AIC and BIC

Table of contents
  1. Akaike Information Criterion (AIC)
    1. When Error is Normally Distributed
  2. Bayesian Information Criterion (BIC)
    1. Special case

Akaike Information Criterion (AIC)

AIC assesses goodness of fit of a model based on maximum likelihood.

$$ \text{AIC} = -2 \log L^\ast + 2p $$

  • $L^\ast$: Maximized likelihood of the model
  • $p$: Number of parameters in the model

Lower AIC values indicate better models.

If likelihood is maximized, AIC is minimized. $2p$ is a penalty on complexity.

When Error is Normally Distributed

We know that OLS estimator is equivalent to MLE when the error is normally distributed.

Therefore, Mallows’ $C_p$ is almost equivalent to AIC when the error is normally distributed (they differ by some constant factors).

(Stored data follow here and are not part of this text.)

<file path="src/rtl/conv_seq_controller.sv">
// Convolution pass sequencer: walks taps, output positions, filters and rows
// with internal counters; start/busy/done handshake, cfg checking, backpressure, abort.
module conv_seq_controller #(
  parameter int CNT_W       = 8,
  parameter int NUM_FILTERS = 4,
  parameter int FW          = $clog2(NUM_FILTERS + 1)
) (
  input  logic             clk,
  input  logic             rst_n,
  input  logic             start,
  input  logic             abort,
  input  logic [CNT_W-1:0] cfg_stride,
  input  logic [CNT_W-1:0] cfg_filter_len,
  input  logic [CNT_W-1:0] cfg_row_outputs,
  input  logic [CNT_W-1:0] cfg_num_rows,
  input  logic [FW-1:0]    cfg_num_filters,
  input  logic             av_data,
  input  logic             av_filter,
  input  logic             out_full,
  output logic             ld_stride,
  output logic             ld_filter_size,
  output logic             put_data,
  output logic             put_filter,
  output logic             clear_sum,
  output logic             store_buffer,
  output logic             next_filter,
  output logic             next_row,
  output logic [FW-1:0]    filter_sel,
  output logic             busy,
  output logic             done,
  output logic             cfg_err
);

  typedef enum logic [2:0] {
    S_IDLE, S_LOAD, S_RUN, S_COMMIT, S_DONE, S_ERR
  } state_t;

  localparam logic [FW-1:0]    NF_MAX = FW'(NUM_FILTERS);
  localparam logic [CNT_W-1:0] C_ONE  = CNT_W'(1);
  localparam logic [FW-1:0]    F_ONE  = FW'(1);

  state_t state, state_nx;

  logic [CNT_W-1:0] len_q, rout_q, rows_q;
  logic [FW-1:0]    nfilt_q;
  logic [CNT_W-1:0] tap_q, pos_q, row_q;
  logic [CNT_W-1:0] tap_nx, pos_nx, row_nx;
  logic [FW-1:0]    filt_q, filt_nx;
  logic             cfg_bad, fire;
  logic             last_tap, last_pos, last_filt, last_row;

  assign cfg_bad = (cfg_stride == '0) || (cfg_filter_len == '0) ||
                   (cfg_row_outputs == '0) || (cfg_num_rows == '0) ||
                   (cfg_num_filters == '0) || (cfg_num_filters > NF_MAX);

  assign fire      = av_data & av_filter;
  assign last_tap  = (tap_q  == len_q   - C_ONE);
  assign last_pos  = (pos_q  == rout_q  - C_ONE);
  assign last_filt = (filt_q == nfilt_q - F_ONE);
  assign last_row  = (row_q  == rows_q  - C_ONE);

  always_ff @(posedge clk or negedge rst_n) begin
    if (!rst_n) begin
      state  <= S_IDLE;
      tap_q  <= '0;
      pos_q  <= '0;
      filt_q <= '0;
      row_q  <= '0;
    end else begin
      state  <= state_nx;
      tap_q  <= tap_nx;
      pos_q  <= pos_nx;
      filt_q <= filt_nx;
      row_q  <= row_nx;
    end
  end

  always_ff @(posedge clk or negedge rst_n) begin
    if (!rst_n) begin
      len_q   <= '0;
      rout_q  <= '0;
      rows_q  <= '0;
      nfilt_q <= '0;
    end else if (state == S_LOAD) begin
      len_q   <= cfg_filter_len;
      rout_q  <= cfg_row_outputs;
      rows_q  <= cfg_num_rows;
      nfilt_q <= cfg_num_filters;
    end
  end

  always_comb begin
    state_nx       = state;
    tap_nx         = tap_q;
    pos_nx         = pos_q;
    filt_nx        = filt_q;
    row_nx         = row_q;
    ld_stride      = 1'b0;
    ld_filter_size = 1'b0;
    put_data       = 1'b0;
    put_filter     = 1'b0;
    clear_sum      = 1'b0;
    store_buffer   = 1'b0;
    next_filter    = 1'b0;
    next_row       = 1'b0;
    done           = 1'b0;
    cfg_err        = 1'b0;

    case (state)
      S_IDLE: if (start) state_nx = cfg_bad ? S_ERR : S_LOAD;
      S_LOAD: begin
        ld_stride      = 1'b1;
        ld_filter_size = 1'b1;
        tap_nx         = '0;
        pos_nx         = '0;
        filt_nx        = '0;
        row_nx         = '0;
        state_nx       = S_RUN;
      end
      S_RUN: begin
        put_data   = fire;
        put_filter = fire;
        if (fire) begin
          if (last_tap) begin
            tap_nx   = '0;
            state_nx = S_COMMIT;
          end else begin
            tap_nx = tap_q + C_ONE;
          end
        end
      end
      S_COMMIT: if (!out_full) begin
        store_buffer = 1'b1;
        clear_sum    = 1'b1;
        state_nx     = S_RUN;
        // position -> filter -> row carry chain; the final carry ends the pass
        if (!last_pos) begin
          pos_nx = pos_q + C_ONE;
        end else begin
          pos_nx      = '0;
          next_filter = 1'b1;
          if (!last_filt) begin
            filt_nx = filt_q + F_ONE;
          end else begin
            filt_nx  = '0;
            next_row = 1'b1;
            if (!last_row) begin
              row_nx = row_q + C_ONE;
            end else begin
              row_nx   = '0;
              state_nx = S_DONE;
            end
          end
        end
      end
      S_DONE: begin
        done     = 1'b1;
        state_nx = S_IDLE;
      end
      S_ERR: begin
        cfg_err  = 1'b1;
        state_nx = S_IDLE;
      end
      default: state_nx = S_IDLE;
    endcase

    if (abort && (state != S_IDLE)) begin
      ld_stride      = 1'b0;
      ld_filter_size = 1'b0;
      put_data       = 1'b0;
      put_filter     = 1'b0;
      clear_sum      = 1'b0;
      store_buffer   = 1'b0;
      next_filter    = 1'b0;
      next_row       = 1'b0;
      done           = 1'b0;
      cfg_err        = 1'b0;
      state_nx       = S_IDLE;
      tap_nx         = '0;
      pos_nx         = '0;
      filt_nx        = '0;
      row_nx         = '0;
    end
  end

  assign busy       = (state != S_IDLE);
  assign filter_sel = filt_q;

endmodule

</file>
<file path="config.mk">
export PLATFORM = sky130hd
export DESIGN_NAME = conv_seq_controller
export DESIGN_NICKNAME = d
export VERILOG_FILES = /design/src/rtl/conv_seq_controller.sv
export SDC_FILE = /design/constraint.sdc
export NUM_CORES = 1
export LEC_CHECK = 0
export ABC_AREA = 1
export BUFFER_PORTS_ARGS = -buffer_cell sky130_fd_sc_hd__buf_2
export CAP_MARGIN = 20
export CORE_MARGIN = 3
export CORE_UTILIZATION = 51
export DETAILED_ROUTE_END_ITERATION = 10
export PLACE_DENSITY = 0.73
export SLEW_MARGIN = 20
export SYNTH_ARGS = -nofsm -noshare
export SYNTH_HDL_FRONTEND = slang
export SYNTH_SLANG_ARGS = --single-unit
</file>
<file path="constraint.sdc">
create_clock -name clk -period 2.4 [get_ports clk]
set_input_delay 0.48 -clock clk [delete_from_list [all_inputs] [get_ports clk]]
set_output_delay 0.48 -clock clk [all_outputs]
set_load 0.05 [all_outputs]
</file>
==> impl_results.md <==
* Result of the run: complete, but fails checks
* Violated checks: setup timing
* Switching Fraction at 0.472
* Count of buffers from port buffering at 55
* Total leakage power at 0.00244 uW
* DRC violations left at 0
* Diodes inserted at 0
* Core Footprint at 7330 um2
* Largest fanout of any net on the critical path at 4
* Standard-cell row count at 31
* Clock-pin slew on the worst setup and hold paths at 70 ps
* Logic gate share of total power at 0.541
* Total wirelength of the detailed-routed design at 10,000 um
* Via count of the first global-routing pass at 3,681
* Clk pwr share at 0.180
* Hold violation total from the final report at 0
* Final estimated routing congestion in global placement at 0.854
* Startpoint class of the critical path: flip-flop
* Fraction of layout cells with a size suffix above 1 at 0.198
* Power per cell area at 1160 nW/um2
* Detail Placement HPWL at 7310 um
* Number of max-cap violations at 0
* Post-cts hold buffer count at 0
* Final count of negative-setup-slack endpoints at 2
* Synth warnings at 0
* Period utilisation layout at 1.08
* Worst vdd ir at 0.538 mV
* Time the final worst path needs with I/O delays and setup at 2600 ps
* Worst setup skew after layout at 8.46 ps
* Number of cells produced by synthesis at 576
* Yosys cell types at 38
* Data required time at the worst endpoint at 1920 ps
* Kind of capture point of the worst setup path: primary output
* Leading register cell type out of synthesis: sky130_fd_sc_hd__dfrtp_1
* Detailed-router iteration count before antenna repair at 5
* Clock buffer count from CTS at 9
* Die Width at 93.5 um
* Met2 routing resource usage after global routing at 0.406
* Setup WS post-layout at -201 ps
* Clock latency at the later pin of the worst-skew pair at 330 ps
* Portion of the post-synthesis area used by sequential elements at 0.366
* Total power draw at 5500 uW
* Largest buffer count on any clock path at 2
* Detailed-route via count at 3,851
* Internal portion of total power at 2910 uW
* Die span in y at 93.5 um
* Area enclosed by the die boundary at 8740 um2
* Filler instances at 670
* Clock tree from TritonCTS: done
* Wire length of the first global-routing pass at 16,600 um
* Starting Density at 0.532
* Classification of the worst-slack hold path: in -> async
* GRT Total Usage at 0.239
* Flop-to-flop setup slack at 20 ps
* Clock Sinks at 57
* Synth Register Bits at 57
* Relative slew margins at 0.503
* Violation count after the first detailed-route iteration at 265
* Actual slew at the worst max-slew pin at 746 ps
* Grt ovf at 0
* Peak clock frequency supported by timing at 0.384 GHz
* Number of synthesized flops with an enable pin at 0
* Area growth from synthesis to final layout at 21.1%
* Boundary Pins at 56
* Global Route met3 Usage at 0.0322
* Syn_nets at 626
* Most utilized layer in the global route result: met2
* Antenna violations before repair at 0
* Part of the total power dissipated in sequential elements at 0.279
* Worst endpoint data arrival time at 2120 ps
* Unrepaired setup endpoints after global routing: true
* Root buffer cell: sky130_fd_sc_hd__clkbuf_8
* Grt met1 use at 0.306
* Max Transition Viols Final at 0
* Cell area after technology mapping at 3900 um2
* ANT nets after route at 0
* Post-detailed-route wirelength per cell at 13.3 um
* Share of synthesized flip-flops with an asynchronous set or reset at 1.00
* Maximum number of pins on one net before global-route repair at 58
* Classification of the worst setup path: reg -> out
* Post-Synthesis Mean Instance Area at 6.78 um2
* DR vias/cell at 5.11
* Total number of nets in the final design at 701
* Minimum hold slack at 297 ps
* Net Switching at 2600 uW
* Number of H-tree levels at 3
==> Yosys cell counts, types with 2 or more instances <==
library cell	instances	area share
sky130_fd_sc_hd__ha_1	8	0.026
sky130_fd_sc_hd__a21oi_1	4	0.0051
sky130_fd_sc_hd__nor3_1	8	0.010
sky130_fd_sc_hd__clkbuf_1	3	0.0029
sky130_fd_sc_hd__nor4_1	5	0.0080
sky130_fd_sc_hd__nor2_1	75	0.072
sky130_fd_sc_hd__dfrtp_1	57	0.37
sky130_fd_sc_hd__buf_2	2	0.0026
sky130_fd_sc_hd__nand4_1	9	0.014
sky130_fd_sc_hd__nand3_1	44	0.056
sky130_fd_sc_hd__nand2_2	5	0.0080
sky130_fd_sc_hd__nor2_4	2	0.0058
sky130_fd_sc_hd__o21ai_0	34	0.044
sky130_fd_sc_hd__xor2_1	15	0.034
sky130_fd_sc_hd__nand2_4	2	0.0058
sky130_fd_sc_hd__inv_1	73	0.070
sky130_fd_sc_hd__buf_4	3	0.0058
sky130_fd_sc_hd__xnor2_1	16	0.036
sky130_fd_sc_hd__and3_1	3	0.0048
sky130_fd_sc_hd__o21ai_1	3	0.0038
sky130_fd_sc_hd__nor2_2	5	0.0080
sky130_fd_sc_hd__nor3_2	2	0.0051
sky130_fd_sc_hd__o22ai_1	2	0.0032
sky130_fd_sc_hd__nand2_1	182	0.18
==> path summary, 6_finish.rpt <==
kind | to | depth (start not counted) | startpoint
max | next_row | 14 | rout_q[0]
min in group clk | rout_q[5] | 3 | cfg_row_outputs[5]
min | len_q[2] | 2 | rst_n
max in group asynchronous | filter_sel[0] | 2 | rst_n
min reg2reg | len_q[7] | 2 | len_q[7]
max reg2reg | state[2] | 19 | rout_q[0]
==> cells by family (layout without fill, tap and decap cells) <==
| family | after synthesis | count (layout) | synth area share |
|---|---|---|---|
| AO/OA/AOI/OAI | 48 | 48 | 0.0683 |
| XOR/XNOR | 31 | 31 | 0.0696 |
| adder cells (fa/ha/maj) | 8 | 8 | 0.0257 |
| buffers and inverters | 86 | 165 | 0.0885 |
| flip-flops | 57 | 57 | 0.366 |
| multiplexers | 1 | 1 | 0.00257 |
| AND/OR/NAND/NOR | 345 | 345 | 0.380 |
==> metal layers <==
| layer | wire length [um] | share of wire | vias up |
|---|---|---|---|
| li1 | - | - | 1954 |
| met1 | 4620 | 0.46 | 1785 |
| met2 | 4810 | 0.48 | 92 |
| met3 | 364 | 0.036 | 20 |
| met4 | 233 | 0.023 | 0 |
| met5 | 0 | 0 | - |
==> critical path, stage by stage (launching register included) <==
cell and delay [ps]:
sky130_fd_sc_hd__dfrtp_1 410, sky130_fd_sc_hd__inv_2 100, sky130_fd_sc_hd__buf_4 110, sky130_fd_sc_hd__buf_4 120, sky130_fd_sc_hd__nand2_4 60, sky130_fd_sc_hd__inv_1 50
sky130_fd_sc_hd__nand2_1 40, sky130_fd_sc_hd__nand2_1 80, sky130_fd_sc_hd__nand2_1 70, sky130_fd_sc_hd__nand2_1 120, sky130_fd_sc_hd__nand2_2 80, sky130_fd_sc_hd__nor2_4 110
sky130_fd_sc_hd__nand2_4 90, sky130_fd_sc_hd__nor4_4 160, sky130_fd_sc_hd__buf_6 190
==> metrics by stage <==
step           std cells  setup WS (ps)  TNS [ps]   util  area, um2
2_1_floorplan        576          -33.1     -33.1      -       3930
3_3_place_gp         727           92.1         0  0.591       4330
4_1_cts              751           -186      -360  0.636       4660
3_5_place_dp         727           10.8         0  0.591       4330
5_1_grt              754           -324      -783  0.644       4720
6_report             754           -201      -352  0.644       4720
==> cell type report <==
| type | count | area, um2 | area share |
|---|---|---|---|
| sequential | 57 | 1430 | 0.302 |
| tap | 99 | 124 | 0.0262 |
| timing repair buffer | 75 | 438 | 0.0927 |
| multi-input combinational | 433 | 2240 | 0.475 |
| inverter | 75 | 282 | 0.0596 |
| clock buffer | 12 | 145 | 0.0307 |
| clock inverter | 3 | 65.1 | 0.0138 |
==> power by group through the flow <==
stage / registers (uW) / clock network (uW) / logic (uW)
4_1_cts: 1520 / 999 / 2810
3_3_place_gp: 1530 / 0 / 2560
2_1_floorplan: 1470 / 0 / 2050
3_5_place_dp: 1520 / 0 / 2640
5_1_grt: 1570 / 1050 / 3380
6_report: 1540 / 988 / 2980
==> sequential cells by signal, indices dropped and copies added, names as in the netlist <==
register    flops
row_q           8
state           3
tap_q           8
pos_q           8
rout_q          8
rows_q          8
len_q           8
filter_sel      3
nfilt_q         3
==> placed cells by master (no fill, tap or decap), drive strengths merged <==
cell | netlist | final
nor2 | 82 | 82
ha | 8 | 8
nor3 | 10 | 10
mux2i | 1 | 1
and3 | 3 | 3
o22ai | 2 | 2
dfrtp | 57 | 57
a31o | 1 | 1
inv | 74 | 74
clkbuf | 4 | 12
xnor2 | 16 | 16
nand3b | 1 | 1
nand2 | 189 | 189
and2 | 1 | 1
buf | 7 | 75
a21oi | 6 | 6
nand4 | 9 | 9
xor2 | 15 | 15
bufinv | 0 | 2
a22oi | 1 | 1
o21ai | 37 | 37
nor4 | 5 | 5
clkinv | 1 | 2
o31ai | 1 | 1
nand3 | 45 | 45
==> repair_timing <==
| item | CTS | global route |
|---|---|---|
| resized for setup | 16 | 13 |
| setup endpoints to repair | 2 | 4 |
| setup buffers | 10 | 3 |
| pin swaps | 4 | 5 |
Note: power is estimated with default switching activity, not from simulation.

Bayesian Information Criterion (BIC)

BIC is similar to AIC but has a stronger penalty on complexity when the sample size is large.

$$ \text{BIC} = -2 \log L^\ast + p \log n $$

  • $L^\ast$: Maximized likelihood of the model
  • $p$: Number of parameters in the model

Lower BIC values indicate better models.

Special case

Similar to AIC, when the error is normally distributed, BIC is equivalent to:

$$ \text{BIC} = \frac{1}{n} \left( \text{RSS} + \log(n)p\sigma^2 \right) $$

Where $\sigma^2$ is the variance of the error term.

Notice that it is very similar to Mallows’ $C_p$.

But since it places a stronger penalty on complexity when $n$ is large, it tends to select simpler models than $C_p$.